Ironically, Mr. Malloy is the state’s last tax and spend “firewall.” Once the progressive ascendancy has been reaffirmed in the coming general election, the way will open to a more steeply progressive tax on those millionaires in Connecticut whom both Mr. Malloy and other Democrats have assailed as ravishers of the poor. After all, had not Mr. Malloy during his first campaign claimed unequivocally, “Raising taxes is the last thing I’ll do?” Upon being installed as governor, the first thing Mr. Malloy did was to drape around Middle Class necks in Connecticut massive tax increases.

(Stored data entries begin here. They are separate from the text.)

--- config.mk ---
export PLATFORM = sky130hd
export DESIGN_NAME = ppg_top
export DESIGN_NICKNAME = d
export VERILOG_FILES = /design/src/shared/ppg_pkg.sv /design/src/hw/ppg_fifo.sv /design/src/hw/ppg_top.sv
export SDC_FILE = /design/constraint.sdc
export NUM_CORES = 1
export LEC_CHECK = 0
export ABC_AREA = 1
export BUFFER_PORTS_ARGS = -buffer_cell sky130_fd_sc_hd__buf_2
export CAP_MARGIN = 5
export CORE_MARGIN = 4
export CORE_UTILIZATION = 55
export DETAILED_ROUTE_END_ITERATION = 10
export GPL_ROUTABILITY_DRIVEN = 1
export MAX_ROUTING_LAYER = met4
export PLACE_DENSITY_LB_ADDON = 0.3
export SETUP_SLACK_MARGIN = 0.2
export SYNTH_ARGS = -nofsm -noshare
export SYNTH_HDL_FRONTEND = slang
export SYNTH_SLANG_ARGS = --single-unit
--- constraint.sdc ---
create_clock -name hclk -period 2.9 [get_ports hclk]
set_input_delay 0.145 -clock hclk [delete_from_list [all_inputs] [get_ports hclk]]
set_output_delay 0.145 -clock hclk [all_outputs]
set_load 0.01 [all_outputs]
--- src/rtl/aacq_consts.vh ---
`ifndef AACQ_CONSTS_VH
`define AACQ_CONSTS_VH
// io decode, primary and alternate bases
`define AACQ_ACTL_PRI      10'h1D8
`define AACQ_ACTL_ALT      10'h1E8
`define AACQ_RHI_PRI       10'h1D9
`define AACQ_RHI_ALT       10'h1E9
`define AACQ_IIOC_PRI      10'h1D3
`define AACQ_IIOC_ALT      10'h1E3
// analog control fields
`define AACQ_PWR_HI        7
`define AACQ_PWR_LO        6
`define AACQ_ACQ_BIT       5
`define AACQ_RNG_BIT       4
`define AACQ_BIP_BIT       3
`define AACQ_CH_HI         2
`define AACQ_CH_LO         0
// power/clock codes
`define AACQ_PWR_EXTCLK    2'h0
`define AACQ_PWR_INTCLK    2'h1
`define AACQ_PWR_STBY      2'h2
`define AACQ_PWR_FULL      2'h3
// industrial control: done bit and writable field
`define AACQ_DONE_BIT      7
`define AACQ_IIOC_RST      7'h00
// timing: acquisition 3260 ns, conversion 6000 ns, at 20 ns
`define AACQ_CLK_NS        20
`define AACQ_ACQ_NS        3260
`define AACQ_CONV_NS       6000
`define AACQ_ACQ_CYC       ((`AACQ_ACQ_NS + `AACQ_CLK_NS - 1) / `AACQ_CLK_NS)
`define AACQ_CONV_CYC      (`AACQ_CONV_NS / `AACQ_CLK_NS)
`define AACQ_CNT_W         9
`define AACQ_RES_W         12
`endif

--- src/rtl/aacq_timer.v ---
`timescale 1ns/1ps
`include "aacq_consts.vh"
// down counter, load and count to expiry pulse
module aacq_timer
(
   input  wire                   clk,
   input  wire                   reset_n,
   input  wire                   load,
   input  wire [`AACQ_CNT_W-1:0] load_val,
   input  wire                   stop,
   output reg                    expired
);
   reg [`AACQ_CNT_W-1:0] cnt_r;
   reg                   run_r;

   // load wins over stop so a fresh start is never lost
   always @(posedge clk)
   begin
      if (!reset_n)
      begin
         cnt_r   <= {`AACQ_CNT_W{1'b0}};
         run_r   <= 1'b0;
         expired <= 1'b0;
      end
      else
      begin
         expired <= 1'b0;
         if (load)
         begin
            cnt_r <= load_val;
            run_r <= 1'b1;
         end
         else if (stop)
            run_r <= 1'b0;
         else if (run_r)
         begin
            if (cnt_r == {{(`AACQ_CNT_W-1){1'b0}}, 1'b1})
            begin
               run_r   <= 1'b0;
               expired <= 1'b1;
            end
            cnt_r <= cnt_r - {{(`AACQ_CNT_W-1){1'b0}}, 1'b1};
         end
      end
   end
endmodule
==> src/hdl/sisp_consts.svh <==
// constants for the sensor i2c slave port
// assumes inclusion by the package and the design module only
`ifndef SISP_CONSTS_SVH
`define SISP_CONSTS_SVH
`define SISP_ADDR_BASE   7'h6A
`define SISP_ADDR_W      7
`define SISP_RADDR_W     7
`define SISP_INC_BIT     7
`define SISP_BIT_LAST    3'h7
`define SISP_STD_KHZ     100
`define SISP_FAST_KHZ    400
`define SISP_MCLK_MHZ    200
`endif

==> src/hdl/sisp_pkg.sv <==
// types for the sensor i2c slave port
// assumes sisp_consts.svh sits beside it
`default_nettype none
`include "sisp_consts.svh"
package sisp_pkg;
  // register-side access strobe with its data
  typedef struct packed {
    logic       wr;
    logic       rd;
    logic [6:0] addr;
    logic [7:0] data;
  } sisp_acc_s;
  // bus-side state, one-hot
  typedef enum logic [5:0] {
    ST_IDLE = 6'b00_0001,
    ST_ADDR = 6'b00_0010,
    ST_AACK = 6'b00_0100,
    ST_WBYT = 6'b00_1000,
    ST_RBYT = 6'b01_0000,
    ST_RACK = 6'b10_0000
  } sisp_st_e;
endpackage : sisp_pkg
`default_nettype wire

==> src/hdl/sisp_slave.sv <==
// i2c slave port giving a host access to the configuration registers
// assumes scl and sda come from pins and are synchronised here;
// the register file answers reads combinationally on REG_RDATA
`default_nettype none
`include "sisp_consts.svh"
module sisp_slave
  import sisp_pkg::*;
(
  input  wire logic       MCLK,
  input  wire logic       RESET,
  input  wire logic       SCL_IN,
  input  wire logic       SDA_IN,
  input  wire logic       ADDR_LSB_SELECT_PIN,
  output var  logic       SDA_OUT,
  output var  logic       SDA_OE,
  output var  logic       REG_WR,
  output var  logic       REG_RD,
  output var  logic [6:0] REG_ADDR,
  output var  logic [7:0] REG_WDATA,
  input  wire logic [7:0] REG_RDATA
);
  // ==========================================================
  // pin synchronisers
  // ==========================================================
  // two stages each; the first stage feeds only the second
  logic [1:0] scl_sy_ff, sda_sy_ff, sel_sy_ff;
  logic       scl_d_ff, sda_d_ff;
  always_ff @(posedge MCLK or posedge RESET)
    if (RESET)
    begin
      scl_sy_ff <= 2'h3;
      sda_sy_ff <= 2'h3;
      sel_sy_ff <= 2'h0;
      scl_d_ff  <= 1'b1;
      sda_d_ff  <= 1'b1;
    end
    else
    begin
      scl_sy_ff <= {scl_sy_ff[0], SCL_IN};
      sda_sy_ff <= {sda_sy_ff[0], SDA_IN};
      sel_sy_ff <= {sel_sy_ff[0], ADDR_LSB_SELECT_PIN};
      scl_d_ff  <= scl_sy_ff[1];
      sda_d_ff  <= sda_sy_ff[1];
    end

  // edge and condition detection on the synchronised lines
  // oversampling by mclk
  // 200 MHz gives 260 samples of the shortest 1300 ns low phase
  logic scl_s, sda_s, scl_rise, scl_fall, start_c, stop_c;
  assign scl_s    = scl_sy_ff[1];
  assign sda_s    = sda_sy_ff[1];
  assign scl_rise = scl_s & ~scl_d_ff;
  assign scl_fall = ~scl_s & scl_d_ff;
  assign start_c  = scl_s & scl_d_ff & sda_d_ff & ~sda_s;
  assign stop_c   = scl_s & scl_d_ff & ~sda_d_ff & sda_s;

  // own address follows the select pin
  logic [6:0] own_addr;
  assign own_addr = `SISP_ADDR_BASE | {6'h00, sel_sy_ff[1]};   // base has bit 0 clear

  // ==========================================================
  // protocol state
  // ==========================================================
  sisp_st_e   st_ff, nxt_st;
  logic [2:0] bit_ff, nxt_bit;
  logic [7:0] sh_ff, nxt_sh;
  logic       rw_ff, nxt_rw;
  logic       first_ff, nxt_first;   // next written byte is register address
  logic       inc_ff, nxt_inc;
  logic       nack_ff, nxt_nack;     // master refused a read byte
  logic       drv_ff, nxt_drv;       // pull sda low after next fall
  logic       oe_ff, nxt_oe;
  sisp_acc_s  acc_ff, nxt_acc;

  // next-state computation; sda changes only on scl fall
  always_comb
  begin
    nxt_st    = st_ff;
    nxt_bit   = bit_ff;
    nxt_sh    = sh_ff;
    nxt_rw    = rw_ff;
    nxt_first = first_ff;
    nxt_inc   = inc_ff;
    nxt_nack  = nack_ff;
    nxt_drv   = drv_ff;
    nxt_oe    = oe_ff;
    nxt_acc   = acc_ff;
    nxt_acc.wr = 1'b0;
    nxt_acc.rd = 1'b0;
    if (start_c)
    begin
      // repeated start keeps register address for a read-back
      nxt_st  = ST_ADDR;
      nxt_bit = 3'h0;
      nxt_oe  = 1'b0;
      nxt_drv = 1'b0;
    end
    else if (stop_c)
    begin
      nxt_st = ST_IDLE;
      nxt_oe = 1'b0;
    end
    else
    begin
      case (st_ff)
        ST_IDLE: nxt_oe = 1'b0;
        ST_ADDR, ST_WBYT:
        begin
          if (scl_fall)
            nxt_oe = 1'b0;
          if (scl_rise)
          begin
            nxt_sh  = {sh_ff[6:0], sda_s};
            nxt_bit = bit_ff + 3'h1;
            if (bit_ff == `SISP_BIT_LAST)
            begin
              if (st_ff == ST_ADDR)
              begin
                if (sh_ff[6:0] == own_addr)
                begin
                  nxt_st    = ST_AACK;
                  nxt_rw    = sda_s;
                  nxt_drv   = 1'b1;
                  nxt_first = ~sda_s;
                end
                else
                  nxt_st = ST_IDLE;
              end
              else if (first_ff)
              begin
                // top bit is the increment flag
                nxt_inc      = sh_ff[`SISP_INC_BIT - 1];
                nxt_acc.addr = {sh_ff[5:0], sda_s};
                nxt_first    = 1'b0;
                nxt_st       = ST_AACK;
                nxt_drv      = 1'b1;
              end
              else
              begin
                nxt_acc.wr   = 1'b1;
                nxt_acc.data = {sh_ff[6:0], sda_s};
                nxt_st       = ST_AACK;
                nxt_drv      = 1'b1;
              end
            end
          end
        end
        ST_AACK:
        begin
          // ack held low for the ninth clock
          if (scl_fall && drv_ff)
          begin
            nxt_oe  = 1'b1;
            nxt_drv = 1'b0;
          end
          else if (scl_fall)
          begin
            nxt_bit = 3'h0;
            if (rw_ff)
            begin
              // register read, first bit driven now
              nxt_acc.rd = 1'b1;
              nxt_sh     = REG_RDATA;
              nxt_oe     = ~REG_RDATA[7];
              nxt_st     = ST_RBYT;
            end
            else
            begin
              nxt_oe = 1'b0;
              nxt_st = ST_WBYT;
            end
          end
        end
        ST_RBYT:
        begin
          if (scl_rise)
            nxt_bit = bit_ff + 3'h1;
          if (scl_fall)
          begin
            if (bit_ff == 3'h0)
            begin
              nxt_oe = 1'b0;
              nxt_st = ST_RACK;
            end
            else
              nxt_oe = ~sh_ff[`SISP_BIT_LAST - bit_ff];
          end
        end
        ST_RACK:
        begin
          if (scl_rise)
            nxt_nack = sda_s;
          // master ack: next byte's top bit goes out at this fall
          if (scl_fall && !nack_ff)
          begin
            nxt_bit    = 3'h0;
            nxt_acc.rd = 1'b1;
            nxt_sh     = REG_RDATA;
            nxt_oe     = ~REG_RDATA[7];
            nxt_st     = ST_RBYT;
          end
          else if (scl_fall)
            nxt_st = ST_IDLE;
        end
        default: nxt_st = ST_IDLE;
      endcase
      // step address after each data byte
      if (inc_ff && (acc_ff.wr || acc_ff.rd))
        nxt_acc.addr = acc_ff.addr + 7'h01;
    end
  end

  // registers only
  always_ff @(posedge MCLK or posedge RESET)
    if (RESET)
    begin
      st_ff    <= ST_IDLE;
      bit_ff   <= 3'h0;
      sh_ff    <= 8'h00;
      rw_ff    <= 1'b0;
      first_ff <= 1'b0;
      inc_ff   <= 1'b0;
      nack_ff  <= 1'b0;
      drv_ff   <= 1'b0;
      oe_ff    <= 1'b0;
      acc_ff   <= '0;
    end
    else
    begin
      st_ff    <= nxt_st;
      bit_ff   <= nxt_bit;
      sh_ff    <= nxt_sh;
      rw_ff    <= nxt_rw;
      first_ff <= nxt_first;
      inc_ff   <= nxt_inc;
      nack_ff  <= nxt_nack;
      drv_ff   <= nxt_drv;
      oe_ff    <= nxt_oe;
      acc_ff   <= nxt_acc;
    end

  // outputs straight from flip-flops; open drain so data is always 0
  assign SDA_OUT   = 1'b0;
  assign SDA_OE    = oe_ff;
  assign REG_WR    = acc_ff.wr;
  assign REG_RD    = acc_ff.rd;
  assign REG_ADDR  = acc_ff.addr;
  assign REG_WDATA = acc_ff.data;

  // ==========================================================
  // assertions
  // ==========================================================
  // no ack unless the address matched
  ack_needs_match_a: assert property (@(posedge MCLK) disable iff (RESET)
    $rose(st_ff == ST_AACK) && $past(st_ff) == ST_ADDR |-> $past(sh_ff[6:0]) == own_addr)
    else $error("ack without address match");
  // own address for either select level gets an ack
  own_addr_lsb_a: assert property (@(posedge MCLK) disable iff (RESET)
    st_ff == ST_ADDR && scl_rise && bit_ff == `SISP_BIT_LAST
    && sh_ff[6:0] == (`SISP_ADDR_BASE | {6'h00, sel_sy_ff[1]}) |=> st_ff == ST_AACK)
    else $error("own address not acknowledged");
  idle_release_a: assert property (@(posedge MCLK) disable iff (RESET)
    st_ff == ST_IDLE && $past(st_ff) == ST_IDLE |-> !oe_ff)
    else $error("sda driven while idle");
  addr_step_a: assert property (@(posedge MCLK) disable iff (RESET)
    acc_ff.wr && inc_ff && !start_c && !stop_c |=> acc_ff.addr == $past(acc_ff.addr) + 7'h01)
    else $error("address not incremented");
  strobe_pulse_a: assert property (@(posedge MCLK) disable iff (RESET)
    acc_ff.wr |=> !acc_ff.wr)
    else $error("write strobe too long");
  stop_idle_a: assert property (@(posedge MCLK) disable iff (RESET)
    stop_c && !start_c |=> st_ff == ST_IDLE && !oe_ff)
    else $error("stop not honoured");
  write_seen_c: cover property (@(posedge MCLK) disable iff (RESET) acc_ff.wr);
  read_seen_c: cover property (@(posedge MCLK) disable iff (RESET) acc_ff.rd);
  inc_seen_c: cover property (@(posedge MCLK) disable iff (RESET) acc_ff.wr && inc_ff);
endmodule : sisp_slave
`default_nettype wire

==> config.mk <==
export PLATFORM = sky130hd
export DESIGN_NAME = sisp_slave
export DESIGN_NICKNAME = d
export VERILOG_FILES = /design/src/hdl/sisp_pkg.sv /design/src/hdl/sisp_slave.sv
export VERILOG_INCLUDE_DIRS = /design/src /design/src/hdl
export SDC_FILE = /design/constraint.sdc
export NUM_CORES = 1
export LEC_CHECK = 0
export BUFFER_PORTS_ARGS = -buffer_cell sky130_fd_sc_hd__buf_2
export CAP_MARGIN = 20
export CORE_MARGIN = 2
export CORE_UTILIZATION = 58
export CTS_CLUSTER_SIZE = 20
export DETAILED_ROUTE_END_ITERATION = 8
export GPL_ROUTABILITY_DRIVEN = 0
export PLACE_DENSITY = 0.76
export SLEW_MARGIN = 5
export SYNTH_ARGS = -nofsm -noshare
export SYNTH_HDL_FRONTEND = slang
export SYNTH_SLANG_ARGS = --single-unit
export TNS_END_PERCENT = 1
==> constraint.sdc <==
create_clock -name MCLK -period 2.5 [get_ports MCLK]
set_input_delay 0.5 -clock MCLK [delete_from_list [all_inputs] [get_ports MCLK]]
set_output_delay 0.5 -clock MCLK [all_outputs]
set_load 0.02 [all_outputs]
==> flow_metrics.env <==
export IMPL_worstPathArrival_ps=2480
export IMPL_leakage_uw=0.00139
export IMPL_worstSkewPairLatency_ps=300
export IMPL_ys_async_sr_fraction_pct=100
export IMPL_cp_slowest_stage_delay_ps=460
export IMPL_p_int_uw=1240
export IMPL_rr_startpoint="st_ff[0]"
export IMPL_p_comb_share_pct=21.2
export IMPL_sw_frac_of_total_pct=30.2
export IMPL_ctsHoldBuffers=0
export IMPL_core_sq_mm=0.00438
export IMPL_period_minus_slack_ps=2290
export IMPL_hold_path_startpoint="SDA_IN"
export IMPL_drc_errors=0
export IMPL_ys_top_cells_by_area="dfrtp_1 39%, mux2_2 13%, dfstp_2 7.0%"
export IMPL_cap_violations=0
export IMPL_yosysMostFrequentCell="dfrtp_1"
export IMPL_synth_flop_cell="dfrtp_1"
export IMPL_syn_nets=264
export IMPL_clock_sinks=48
export IMPL_hold_class="input port to flop"
export IMPL_crit_path_start_kind="flop"
export IMPL_ys_seq_area_share_pct=45.8
export IMPL_switchingPower_uw=537
export IMPL_dpl_hpwl_mm=4.02
export IMPL_ys_top_cells_by_count="41 x dfrtp_1, 31 x mux2_2, 19 x nand2_1, 17 x o21ai_0, 16 x nor2_1"
export IMPL_htreeDepth=2
export IMPL_slew_headroom_pct=53.9
export IMPL_cp_cell_sequence="or2_2, nor4_1, a21boi_1, nor4_4, buf_4, mux2_2"
export IMPL_grt_pass1_vias=1953
export IMPL_ys_seq_elements=48
export IMPL_floorplan_die_width_um=71.5
export IMPL_grt_first_pass_wirelength_mm=9.47
export IMPL_io_buffers=30
export IMPL_fin_crit_sh_pct=91.6
export IMPL_die_y_um=71.5
export IMPL_placed_cell_area_sq_mm=0.00286
export IMPL_pwr_share_clk_pct=28.0
export IMPL_post_cts_setup_buffer_count=0
export IMPL_slowest_stage="nor4_1"
export IMPL_cts_tree="built"
export IMPL_timing_hold_ws_ps=294
export IMPL_overflow=0
export IMPL_n_antenna_cell=0
export IMPL_dr_pass1_iters=4
export IMPL_path_max_fanout=8
export IMPL_stdcell_area_sq_mm=0.00295
export IMPL_io_pins=32
export IMPL_outcome="finished, final reports clean"
export IMPL_totalPowerFinal_uw=1780
export IMPL_preCtsSetupSlack_ps=248
export IMPL_clk_pin_slew_ps=100
export IMPL_routedWlPerCell_um=16.7
export IMPL_yosysWarnings=0
export IMPL_end_kind="flop"
export IMPL_syn_instance_count=247
export IMPL_fill_cells=355
export IMPL_worst_pin_slew_ps=687
export IMPL_yosys_cell_types_count=55
export IMPL_final_hold_viol_count=0
export IMPL_grt_total_usage_pct=23.9
export IMPL_vias=2043
export IMPL_synth_top_area_share_pct=38.8
export IMPL_grt_start_max_net_pins=49
export IMPL_cts_resized=0
export IMPL_rr_endpoint="sh_ff[4]"
export IMPL_yosys_area_top_type="dfrtp_1"
export IMPL_synth_edff_count=0
export IMPL_hold_end="sda_sy_ff[0]"
export IMPL_r2r_slack_ps=210
export IMPL_drv_slew=0
export IMPL_worstSetupPathType="flop to flop"
export IMPL_viasPerCell=6.10
export IMPL_clock_path_buffers=2
export IMPL_layout_setup_ws_ps=211
export IMPL_totalWireLength_mm=5.60
export IMPL_fmax_ghz=0.437
export IMPL_numCtsBuffers=5
export IMPL_whs_path_depth=1
export IMPL_drive_gt1_share_pct=33.2
export IMPL_drtIter0Drc=144
export IMPL_crit_required_ps=2690
export IMPL_r2r_cells=6
export IMPL_area_delta_synth_final_pct=11.8
export IMPL_synth_area_sq_mm=0.00264
export IMPL_syn_avg_cell_area_sq_um=10.7
export IMPL_finalSetupViolCount=0
export IMPL_initial_core_util_pct=60.2
export IMPL_fin_skew_ps=10.7
export IMPL_ant_nets=0
export IMPL_sequentialPowerShare_pct=50.7
export IMPL_die_area_sq_mm=0.00511
export IMPL_cts_root_buf="clkbuf_8"
export IMPL_grt_antenna_before_repair=0
export IMPL_rows=24
export IMPL_fin_nets=299
export IMPL_setup_tns_final_ps=0
export IMPL_rsz0062_at_grt="no"
export IMPL_cellPowerDensity_mw_per_mm2=603
export IMPL_ir_worst_vdd_v=0.000496
## placed cells by master, fill, tap and decap left out, types with 2 or more instances in the layout
| master | netlist | routed |
|---|---|---|
| clkbuf_8 | 0 | 6 |
| nand4b_1 | 2 | 2 |
| o21ai_0 | 17 | 17 |
| mux4_2 | 2 | 2 |
| nor4_1 | 3 | 3 |
| o21a_1 | 2 | 2 |
| inv_1 | 5 | 4 |
| nand3_1 | 6 | 6 |
| mux2_2 | 31 | 31 |
| nand2b_1 | 4 | 4 |
| o21bai_1 | 2 | 2 |
| nor2_1 | 16 | 16 |
| nor3b_1 | 2 | 2 |
| buf_2 | 3 | 30 |
| and3_1 | 3 | 3 |
| a31oi_1 | 2 | 2 |
| nor3_1 | 9 | 9 |
| xor2_1 | 5 | 5 |
| nor2b_1 | 6 | 6 |
| and3b_1 | 2 | 2 |
| dfstp_2 | 7 | 7 |
| dfrtp_1 | 41 | 41 |
| mux2i_1 | 4 | 4 |
| nand2_1 | 19 | 19 |
| ha_1 | 4 | 4 |
| or3_1 | 2 | 2 |
| nand4_1 | 3 | 3 |
| a21oi_1 | 12 | 12 |
| nor4b_1 | 2 | 2 |
| buf_4 | 1 | 8 |
## power groups by stage
stage | clock [uW] | sequential [uW] | combinational (uW)
after floorplan | 0 | 888 | 308
after global routing | 538 | 916 | 418
after CTS | 505 | 902 | 380
after detailed placement | 0 | 917 | 376
after global placement | 0 | 913 | 367
final | 499 | 903 | 378
## metrics by stage
| stage | utilization [%] | instances |
|---|---|---|
| floorplan | - | 247 |
| global placement | 65.2 | 327 |
| detailed placement | 65.2 | 327 |
| CTS | 67.4 | 335 |
| global route | 67.4 | 335 |
| finish | 67.4 | 335 |
## logic make-up after synthesis
logic type / Yosys count / share of synthesized area [%]
muxes: 37 / 16.4
buffers and inverters: 15 / 2.98
DFF: 48 / 45.8
AOI/OAI and AO/OA: 49 / 12.5
other: 1 / 0.142
adders and majority gates: 4 / 1.89
and+or+nand+nor: 87 / 18.2
xor gates and xnor gates: 6 / 1.99
## per-layer routing
layer  vias up  routed length, um  global-route usage [%]  share of wire, %
met1      1012               2610                    34.2                47
li1        975                  -                       -                 -
met2        50               2670                    37.1                48
met5         -                  0                       0                 0
met4         0                 57                    7.97               1.0
met3         6                259                    4.50               4.6
## worst max-delay path by stage
stage	startpoint	to	slack (ps)	cells past startpoint
global placement	st_ff[0]	sh_ff[5]	210	6
global route	st_ff[2]	sh_ff[2]	50	6
finish	st_ff[0]	sh_ff[4]	210	6
detailed placement	st_ff[0]	sh_ff[2]	250	6
floorplan	sda_sy_ff[1]	sh_ff[0]	340	6
CTS	st_ff[0]	sh_ff[2]	220	6
## flip-flops by register name (all words and copies together) (netlist names)
| signal | flops |
|---|---|
| REG_ADDR | 7 |
| rw_ff | 1 |
| sda_d_ff | 1 |
| sda_sy_ff | 2 |
| bit_ff | 3 |
| REG_WR | 1 |
| scl_d_ff | 1 |
| first_ff | 1 |
| SDA_OE | 1 |
| inc_ff | 1 |
| drv_ff | 1 |
| nack_ff | 1 |
| sh_ff | 8 |
| sel_sy_ff | 2 |
| REG_RD | 1 |
| REG_WDATA | 8 |
| st_ff | 6 |
| scl_sy_ff | 2 |
## critical path: cells and delay by family (launching register included)
kind	cells	cell delay [ps]
DFF	1	420
muxes	1	350
and+or+nand+nor	3	1010
buffers and inverters	1	210
AOI/OAI and AO/OA	1	190
## layout make-up
class                      instances  area (sq um)  share of cell area, %
multi-input combinational        184          1350                   45.8
clock inverter                     2          13.8                  0.466
inverter                           5          18.8                  0.636
tap                               52          65.1                   2.20
timing repair buffer              38           210                   7.12
clock buffer                       6          82.6                   2.80
sequential                        48          1210                   41.0
Power figures use the tool's default switching activity.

The increases were necessary to restore depleted slush funds later used by Mr. Malloy to bribe multi-billion dollar companies such as United Technologies to remain in a state that has driven away from its doors wealth producing, over-regulated and over-taxed companies. A cut in all business taxes might have lifted all the boats – leveling the playing field at the same time, now tilted to benefit Mr. Malloy’s pet companies -- but progressives such as Mr. Malloy preferred to engage in crony capitalism, a process in which taxpayers assume all the risks of Mr. Malloy’s “investments,” while state assisted companies consume all the tax benefits. The same taxes and regulations that kill entrepreneurial activity in Connecticut boost the political fortunes of its crony capitalist politicians.

Within Connecticut’s Democratic Party, effective opposition to ruinous taxation, over-regulation and crony capitalism has all but disappeared. In Connecticut, and elsewhere in the Northeast progressive rustbelt, what used to be called, rather wistfully, “the vital center,” a moderate media res between right and left, has vanished, the center having moved to the extreme left. Mr. Malloy has become the Eugene Debs of Connecticut politics. There is no effective and active opposition to his right, either from right of center Republicans or vanquished Democratic moderates.


So then, Connecticut citizens may expect during a second Malloy term higher taxes, more spending, more crony capitalism, more puff-puffery from politicians who have pledged to rescue the state from the ditch into which they have driven it, more cuckoldry from Connecticut’s quisling media and more progressivism, which is itself the disease it purports to cure.